**Task objective**: Please write out exactly, and only, the lines from the first in the material below to the line containing "slew_margin: 20", both included.

----

From an optimization exercise on the open Yosys and OpenROAD flow, aimed at small area, a short achievable clock period and few clock cycles; shortcuts taken in it are not production practice.
In this exercise RTL edits were held to simulation tests only and were not proved equivalent to the original.
No activity file was given, so power comes from the tool's default toggle rates.

==> trial 38 <==
==> flow/design.v (excerpt) <==
module bitcopy_core (
    input  wire        clk,
    input  wire        rst,
    input  wire        host_we,
    input  wire [3:0]  host_addr,
    input  wire [63:0] host_wdata,
    output reg         busy,
    output reg         done,
    output reg  [7:0]  status,
    output reg  [63:0] res,
    output wire [31:0] mem_addr,
    output reg         mem_re,
    output reg         mem_we,
    output reg  [7:0]  mem_wdata,
    input  wire [7:0]  mem_rdata
);
clock: 12.0 ns
lec_check: 0
cap_margin: 20
core_margin: 2
core_utilization: 40
slew_margin: 20
standard.sh (not shown) runs the stock make flow with config.mk's settings and CLKGATE_MAP_FILE= SYNTH_SCRIPT=/design/flow/synth_recipe.tcl, a recipe that flattens the netlist after the stock synthesis.
==> flow/flow/run.sh <==
#!/bin/bash
# Standard layout (the standard.sh, unchanged). The resizer's timing
# repair aims 8 ns below the clock period and works on the worst path
# only (no total-negative-slack pass), so it does not grow the others.
set -e
export SETUP_SLACK_MARGIN=8
export TNS_END_PERCENT=0
bash standard.sh > standard.log 2>&1
==> trial 65: changes against trial 38 <==
--- a/flow/design.v
+++ b/flow/design.v
@@ -103,15 +103,16 @@
         endcase
     end
     reg [6:0] flen;
     reg       flen_z, cnd1;
     reg       is_copy, is_set, is_get, k_setbit, k_setf16, k_getf16;
     wire [35:0] avail_d  = {1'b0, cap, 3'b000} - {4'd0, doff};
     wire        av_neg   = avail_d[35];
-    wire        sat_ok   = !av_neg && ({3'd0, clen} <= avail_d[34:0]);    
+    wire [32:0] dc_end   = {1'b0, doff} + {1'b0, clen};
+    wire        sat_ok   = ({2'd0, dc_end} <= {cap, 3'b000});
     wire [31:0] satlen   = sat_ok ? clen : av_neg ? 32'd0 : avail_d[31:0];
     wire [2:0]  cl_t     = clen[2:0] - 3'd1;
     wire [3:0]  cl_dt    = {1'b0, cl_t} + {1'b0, doff[2:0]};
     wire [1:0]  nd_inc   = {1'b0, (clen[2:0] != 3'd0) || (doff[2:0] != 3'd0)}
                            + {1'b0, (clen[2:0] != 3'd0) && cl_dt[3]};
     wire [2:0]  nd_lo    = {1'b0, clen[4:3]} + {1'b0, nd_inc};
     wire [29:0] nd_copy  = (clen == 32'd0) ? 30'd0 :
@@ -326,15 +327,16 @@
             mem_we <= d_wrm;
             sel_sp <= (d_rs && !is_get) || (d_rt && tail_src);
             case (state)
                 S_IDLE: begin
                     if (host_we && host_addr == R_CMD) begin
                         flen     <= c_flen;
                         flen_z   <= (c_flen == 7'd0);
-                        cnd1     <= (nd_copy == 30'd1);
+                        cnd1     <= (clen != 32'd0) && (clen[31:4] == 28'd0) &&
+                                    ({1'b0, clen[3:0]} + {2'd0, doff[2:0]} <= 5'd8);
                         is_copy  <= (c_op == OP_COPY);
                         is_set   <= (c_op >= OP_SETBIT) && (c_op <= OP_SETF64);
                         is_get   <= (c_op >= OP_GETBIT) && (c_op <= OP_GETF64);
                         k_setbit <= (c_op == OP_SETBIT);
                         k_setf16 <= (c_op == OP_SETF16);
                         k_getf16 <= (c_op == OP_GETF16);
                         if (fast_cp || fast_get || fast_set) begin
==> flow/flow/run.sh (replaced) <==
#!/bin/bash
set -e
export SETUP_SLACK_MARGIN=8
bash standard.sh > standard.log 2>&1
CTS_CLUSTER_DIAMETER = 100   (was not set)
CTS_CLUSTER_SIZE = 24   (was not set)
TNS_END_PERCENT = 0   (was not set)
==> trial 4: changes against trial 38 <==
--- a/flow/design.v
+++ b/flow/design.v
@@ -72,15 +72,15 @@
     localparam [4:0] OP_COPY = 5'h01, OP_SATLEN = 5'h02, OP_SETBIT = 5'h03,
                      OP_SETU = 5'h04, OP_SETI = 5'h05, OP_SETF16 = 5'h06,
                      OP_SETF32 = 5'h07, OP_SETF64 = 5'h08, OP_GETBIT = 5'h09,
                      OP_GETU8 = 5'h0A, OP_GETU16 = 5'h0B, OP_GETU32 = 5'h0C,
                      OP_GETU64 = 5'h0D, OP_GETF16 = 5'h0E, OP_GETF32 = 5'h0F,
                      OP_GETF64 = 5'h10, OP_F16PACK = 5'h11, OP_F16UNPACK = 5'h12;
     localparam [1:0] ST_SUCCESS = 2'd0, ST_INVALID = 2'd2, ST_TOO_SMALL = 2'd3;
-    localparam [2:0] S_IDLE = 3'd0, S_RUN = 3'd2, S_BLOAD = 3'd3,
+    localparam [2:0] S_IDLE = 3'd0, S_SETUP = 3'd1, S_RUN = 3'd2, S_BLOAD = 3'd3,
                      S_BDEC = 3'd4, S_TAIL = 3'd5, S_F16 = 3'd6, S_RUN0 = 3'd7;
     localparam [1:0] T_NONE = 2'd0, T_SRC = 2'd1, T_DH = 2'd2, T_DT = 2'd3;
     reg [31:0] dbase, doff, sbase, soff, clen, cap;
     reg [63:0] val;
     reg [2:0]  state;
     wire [4:0] c_op  = host_wdata[4:0];
     wire [6:0] c_len = host_wdata[14:8];
@@ -98,21 +98,23 @@
             OP_SETU, OP_SETI, OP_GETU64: begin c_legal = c_legal && (c_len <= 7'd64); c_flen = c_len; end
             OP_GETU8:  begin c_legal = c_legal && (c_len <= 7'd8);  c_flen = c_len; end
             OP_GETU16: begin c_legal = c_legal && (c_len <= 7'd16); c_flen = c_len; end
             OP_GETU32: begin c_legal = c_legal && (c_len <= 7'd32); c_flen = c_len; end
             default: c_legal = 1'b0;
         endcase
     end
+    reg       legal;
     reg [6:0] flen;
-    reg       flen_z, cnd1;
-    reg       is_copy, is_set, is_get, k_setbit, k_setf16, k_getf16;
+    reg       flen_z, av_lo_z, cnd0, cnd1;
+    reg       is_copy, is_set, is_get, k_sat, k_pack, k_unpack, k_setbit, k_setf16, k_getf16;
     wire [35:0] avail_d  = {1'b0, cap, 3'b000} - {4'd0, doff};
     wire        av_neg   = avail_d[35];
-    wire        sat_ok   = !av_neg && ({3'd0, clen} <= avail_d[34:0]);    
-    wire [31:0] satlen   = sat_ok ? clen : av_neg ? 32'd0 : avail_d[31:0];
+    wire [36:0] sat_d    = {2'b0, cap, 3'b000} - {5'd0, doff} - {5'd0, clen};
+    reg         sat_okq;      
+    wire [31:0] satlen   = sat_okq ? clen : av_negq ? 32'd0 : avail_d[31:0];
     wire [2:0]  cl_t     = clen[2:0] - 3'd1;
     wire [3:0]  cl_dt    = {1'b0, cl_t} + {1'b0, doff[2:0]};
     wire [1:0]  nd_inc   = {1'b0, (clen[2:0] != 3'd0) || (doff[2:0] != 3'd0)}
                            + {1'b0, (clen[2:0] != 3'd0) && cl_dt[3]};
     wire [2:0]  nd_lo    = {1'b0, clen[4:3]} + {1'b0, nd_inc};
     wire [29:0] nd_copy  = (clen == 32'd0) ? 30'd0 :
                            {{1'b0, clen[31:5]} + {27'd0, nd_lo[2]}, nd_lo[1:0]};
@@ -122,17 +124,19 @@
     wire        c_flen_z = (c_flen == 7'd0);
     wire        c_av_big = !av_neg && (avail_d[34:7] != 28'd0);
     wire [6:0]  c_av_lo  = av_neg ? 7'd0 : avail_d[6:0];
     wire        c_fits   = !av_neg && (c_av_big || (c_av_lo >= c_flen));
     wire        fast_cp  = c_legal && c_copy && (clen != 32'd0);
     wire        fast_get = c_legal && c_get && !c_flen_z && (c_av_big || (c_av_lo != 7'd0));
     wire        fast_set = c_legal && c_set && !c_flen_z && c_fits;
-    reg         av_bigq;
+    reg         av_negq, av_bigq;
     reg  [6:0]  av_loq;
     wire        fits     = av_bigq || (av_loq >= flen);
+    wire        too_small = av_negq || !fits;
+    wire [6:0]  sget     = fits ? flen : av_loq;
     wire [15:0] pack_out;
     wire [31:0] unpack_out;
     bitcopy_f16pack   u_pack   (.f(val[31:0]), .h(pack_out));
     bitcopy_f16unpack u_unpack (.h((state == S_F16) ? res[15:0] : val[15:0]), .f(unpack_out));
     reg [31:0] sp, dp;            
     reg        bwd;               
     reg        src_mem, dst_mem;  
@@ -170,14 +174,15 @@
     wire [2:0]  k_t     = clen[2:0] - 3'd1;
     wire [3:0]  k_dt    = {1'b0, k_t} + {1'b0, doff[2:0]};
     wire [3:0]  k_st    = {1'b0, k_t} + {1'b0, soff[2:0]};
     wire        k_e     = (soff[2:0] < doff[2:0]);
     wire        k_c     = k_e ? !k_dt[3] || k_st[3] : k_st[3] && !k_dt[3];
     wire [2:0]  p_sm    = in_tail ? 3'd0 : is_copy ? soff[2:0] : f_sm;
     wire [2:0]  p_dm    = in_tail ? 3'd0 : is_copy ? doff[2:0] : f_dm;
+    wire        p_nd0   = is_copy ? cnd0 : is_set ? flen_z : (flen_z || (!fits && av_lo_z));
     wire        p_nd1   = in_tail ? 1'b1 : is_copy ? cnd1 : use_a ? (a_nd == 4'd1) : (f_nd == 4'd1);
     wire        s_e     = in_tail ? 1'b0 : is_copy ? k_e : f_e;
     wire        s_c     = in_tail ? 1'b0 : is_copy ? k_c : use_a ? a_c : f_c;
     wire [2:0]  s_tb    = in_tail ? clen[2:0] : is_copy ? doff[2:0] + clen[2:0] :
                           use_a ? av_loq[2:0] : f_tb;
     wire [3:0]  nd_fld  = use_a ? a_nd : f_nd;
     wire        pf_c    = !is_get && ((p_dm != 3'd0) || (p_nd1 && (s_tb != 3'd0)));
@@ -285,14 +290,18 @@
                 R_CLEN:  clen  <= host_wdata[31:0];
                 R_CAP:   cap   <= host_wdata[31:0];
                 R_VAL:   val   <= host_wdata;
                 default: ;
             endcase
         end
     end
+    wire go_copy_bwd_w;
+    wire go_run = in_tail || (legal && !p_nd0 &&
+                  (is_copy ? !go_copy_bwd_w : is_set ? !too_small : is_get));
+    assign go_copy_bwd_w = go_copy_bwd;
     wire go_copy_bwd = (soff[2:0] == 3'd0) && (doff[2:0] == 3'd0) && (nb != 29'd0) &&
                        (dp > sp);
     always @(posedge clk) begin
         w0 <= n_w0;
         w1 <= n_w1;
         w2 <= n_w2;
         dold_h <= n_dh;
@@ -324,53 +333,47 @@
             a_fv   <= d_fv;
             mem_re <= d_rs || d_rh || d_rt;
             mem_we <= d_wrm;
             sel_sp <= (d_rs && !is_get) || (d_rt && tail_src);
             case (state)
                 S_IDLE: begin
                     if (host_we && host_addr == R_CMD) begin
+                        legal    <= c_legal;
                         flen     <= c_flen;
                         flen_z   <= (c_flen == 7'd0);
+                        av_lo_z  <= av_neg || (avail_d[6:0] == 7'd0);
+                        cnd0     <= (clen == 32'd0);
                         cnd1     <= (nd_copy == 30'd1);
                         is_copy  <= (c_op == OP_COPY);
                         is_set   <= (c_op >= OP_SETBIT) && (c_op <= OP_SETF64);
                         is_get   <= (c_op >= OP_GETBIT) && (c_op <= OP_GETF64);
+                        k_sat    <= (c_op == OP_SATLEN);
+                        k_pack   <= (c_op == OP_F16PACK);
+                        k_unpack <= (c_op == OP_F16UNPACK);
                         k_setbit <= (c_op == OP_SETBIT);
                         k_setf16 <= (c_op == OP_SETF16);
                         k_getf16 <= (c_op == OP_GETF16);
-                        if (fast_cp || fast_get || fast_set) begin
-                            state  <= S_RUN0;
-                            busy   <= 1'b1;
-                        end else begin
-                            state  <= S_IDLE;
-                            busy   <= 1'b0;
-                            done   <= 1'b1;
-                            status <= !c_legal ? {6'd0, ST_INVALID} :
-                                      (c_set && !c_fits) ? {6'd0, ST_TOO_SMALL} : {6'd0, ST_SUCCESS};
-                            if (c_legal) begin
-                                if (c_op == OP_SATLEN)         res <= {32'd0, satlen};
-                                else if (c_op == OP_F16PACK)   res <= {48'd0, pack_out};
-                                else if (c_op == OP_F16UNPACK) res <= {32'd0, unpack_out};
-                                else if (c_get)                res <= 64'd0;
-                            end
-                        end
+                        sat_okq  <= !sat_d[36];
+                        state   <= (fast_cp || fast_get || fast_set) ? S_RUN0 : S_SETUP;
                         vidx    <= 3'd0;
                         a_rs    <= fast_cp || fast_get;
                         a_fv    <= fast_set;
                         a_rh    <= fast_set && (doff[2:0] != 3'd0);
                         mem_re  <= fast_cp || fast_get || (fast_set && (doff[2:0] != 3'd0));
                         sel_sp  <= fast_cp;
+                        busy    <= 1'b1;
                         sp      <= sa;
                         dp      <= da;
                         dleft   <= nd_copy;
+                        av_negq <= av_neg;
                         av_bigq <= !av_neg && (avail_d[34:7] != 28'd0);
                         av_loq  <= av_neg ? 7'd0 : avail_d[6:0];
                     end
                 end
-                S_TAIL, S_RUN0: begin
+                S_SETUP, S_TAIL, S_RUN0: begin
                     bwd      <= 1'b0;
                     src_mem  <= !is_set;
                     dst_mem  <= !is_get;
                     tail_src <= is_set && !in_tail;
                     if (in_tail) begin
                         sp    <= sa;
                         dp    <= da;
@@ -429,14 +432,62 @@
                             a_fv   <= 1'b0;
                             mem_re <= 1'b0;
                             sel_sp <= 1'b0;
                             state  <= S_BLOAD;
                             blq    <= 1'b1;
                         end
                     end
+                    if (state == S_SETUP) begin
+                        a_rs   <= 1'b0;
+                        a_rh   <= 1'b0;
+                        a_rt   <= 1'b0;
+                        a_fv   <= 1'b0;
+                        mem_re <= 1'b0;
+                        sel_sp <= 1'b0;
+                        if (!legal) begin
+                            status <= {6'd0, ST_INVALID};
+                            done   <= 1'b1;
+                            busy   <= 1'b0;
+                            state  <= S_IDLE;
+                        end else if (k_sat) begin
+                            res    <= {32'd0, satlen};
+                            status <= {6'd0, ST_SUCCESS};
+                            done   <= 1'b1;
+                            busy   <= 1'b0;
+                            state  <= S_IDLE;
+                        end else if (k_pack) begin
+                            res    <= {48'd0, pack_out};
+                            status <= {6'd0, ST_SUCCESS};
+                            done   <= 1'b1;
+                            busy   <= 1'b0;
+                            state  <= S_IDLE;
+                        end else if (k_unpack) begin
+                            res    <= {32'd0, unpack_out};
+                            status <= {6'd0, ST_SUCCESS};
+                            done   <= 1'b1;
+                            busy   <= 1'b0;
+                            state  <= S_IDLE;
+                        end else if (is_set && too_small) begin
+                            status <= {6'd0, ST_TOO_SMALL};
+                            done   <= 1'b1;
+                            busy   <= 1'b0;
+                            state  <= S_IDLE;
+                        end else begin
+                            if (is_get) res <= 64'd0;
+                            if (is_copy && go_copy_bwd) begin
+                                state <= S_BLOAD;
+                                blq   <= 1'b1;
+                            end else begin
+                                status <= {6'd0, ST_SUCCESS};
+                                done   <= 1'b1;
+                                busy   <= 1'b0;
+                                state  <= S_IDLE;
+                            end
+                        end
+                    end
                 end
                 S_BLOAD: begin
                     sp        <= sa;
                     dp        <= da;
                     bwd       <= 1'b1;
                     dleft     <= {1'b0, nb};
                     last      <= (nb == 29'd1);
==> flow/run.sh (new file) <==
#!/bin/bash
# synth_recipe.tcl (not shown) runs the flow's synth.tcl, then flattens the netlist and writes it again
# the make line also repeats each setting of config.mk as NAME=value (left out here)
make -C /OpenROAD-flow-scripts/flow DESIGN_CONFIG=/design/flow/config.mk WORK_HOME=/design/flow/orfs CLKGATE_MAP_FILE= SYNTH_SCRIPT=/design/flow/synth_recipe.tcl finish
removed: flow/flow/run.sh
removed: flow/standard.sh
==> run notes <==
Wire length, highest first: trial 65, trial 38, trial 4.
Of trial 4 and trial 65, trial 65 has the higher maximum frequency (gap 16%, measured against trial 65).
Setup slack: trial 4 < trial 65 < trial 38.
Synthesized cell count: trial 4 < trial 38 < trial 65.
==> figures <==
item                                           trial 4    trial 65    trial 38
Comb power                                      671 µW      500 µW      481 µW
Startpoint of the worst setup timing path      val[24]     doff[1]      cap[0]
Run status            no timing/DRC/antenna violations  no timing/DRC/antenna violations  no timing/DRC/antenna violations
Worst reg2reg setup slack                      5370 ps     6410 ps     6430 ps
RSZ-0062 raised after global routing                no         yes         yes
Worst ir drop on vdd                            148 µV     85.7 µV      107 µV
Timing endpoint of the critical path            res[8]     res[10]     res[29]
DR WL met2                                    72900 µm    76100 µm    77800 µm
Total sequential power                         2.21 mW     2.10 mW     2.09 mW
Buffers inserted by post-CTS timing repair           0          69          35
Testbench counts of trial 38, summed over its fixed seeds: cycles 40,309.
Testbench counts of trial 65, summed over its fixed seeds: cycles 40,309.
Testbench counts of trial 4, summed over its fixed seeds: cycles 40,934.

[afterwards: timing with drivers on the ports]
The flow's constraints put no driver on any port. The routed layouts listed below were extracted and timed again, unchanged, in two steps.
Step 1 sets driving cells, clkbuf_16 on the clock port and buf_2 on the other inputs (assumed; they add their load-dependent delay and slew).
Step 2 times the ports against the registers' clock, not the clock port: input delays grow and output delays shrink by t, the midpoint of the rising clock arrivals with the driver on.
a / b / c = no drivers / after step 1 / after step 2; a / b = the first two.
run	shift t [ns]	slack for setup (ns)	worst register clock-pin slew, ns	worst slew at a driven data input, ns
trial 38	0.720	6.435 / 6.435 / 5.843	0.07 / 0.07	0.06
trial 65	0.721	6.408 / 6.408 / 5.810	0.12 / 0.12	0.12
trial 4	0.727	5.368 / 5.368 / 5.368	0.07 / 0.07	0.09
After both steps every run listed still meets setup and hold. The setup slack of trial 65, which loses most, moves by 0.000 ns with the drivers and by -0.598 ns with both steps.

----

**Solution to this task**:
From an optimization exercise on the open Yosys and OpenROAD flow, aimed at small area, a short achievable clock period and few clock cycles; shortcuts taken in it are not production practice.
In this exercise RTL edits were held to simulation tests only and were not proved equivalent to the original.
No activity file was given, so power comes from the tool's default toggle rates.

==> trial 38 <==
==> flow/design.v (excerpt) <==
module bitcopy_core (
    input  wire        clk,
    input  wire        rst,
    input  wire        host_we,
    input  wire [3:0]  host_addr,
    input  wire [63:0] host_wdata,
    output reg         busy,
    output reg         done,
    output reg  [7:0]  status,
    output reg  [63:0] res,
    output wire [31:0] mem_addr,
    output reg         mem_re,
    output reg         mem_we,
    output reg  [7:0]  mem_wdata,
    input  wire [7:0]  mem_rdata
);
clock: 12.0 ns
lec_check: 0
cap_margin: 20
core_margin: 2
core_utilization: 40
slew_margin: 20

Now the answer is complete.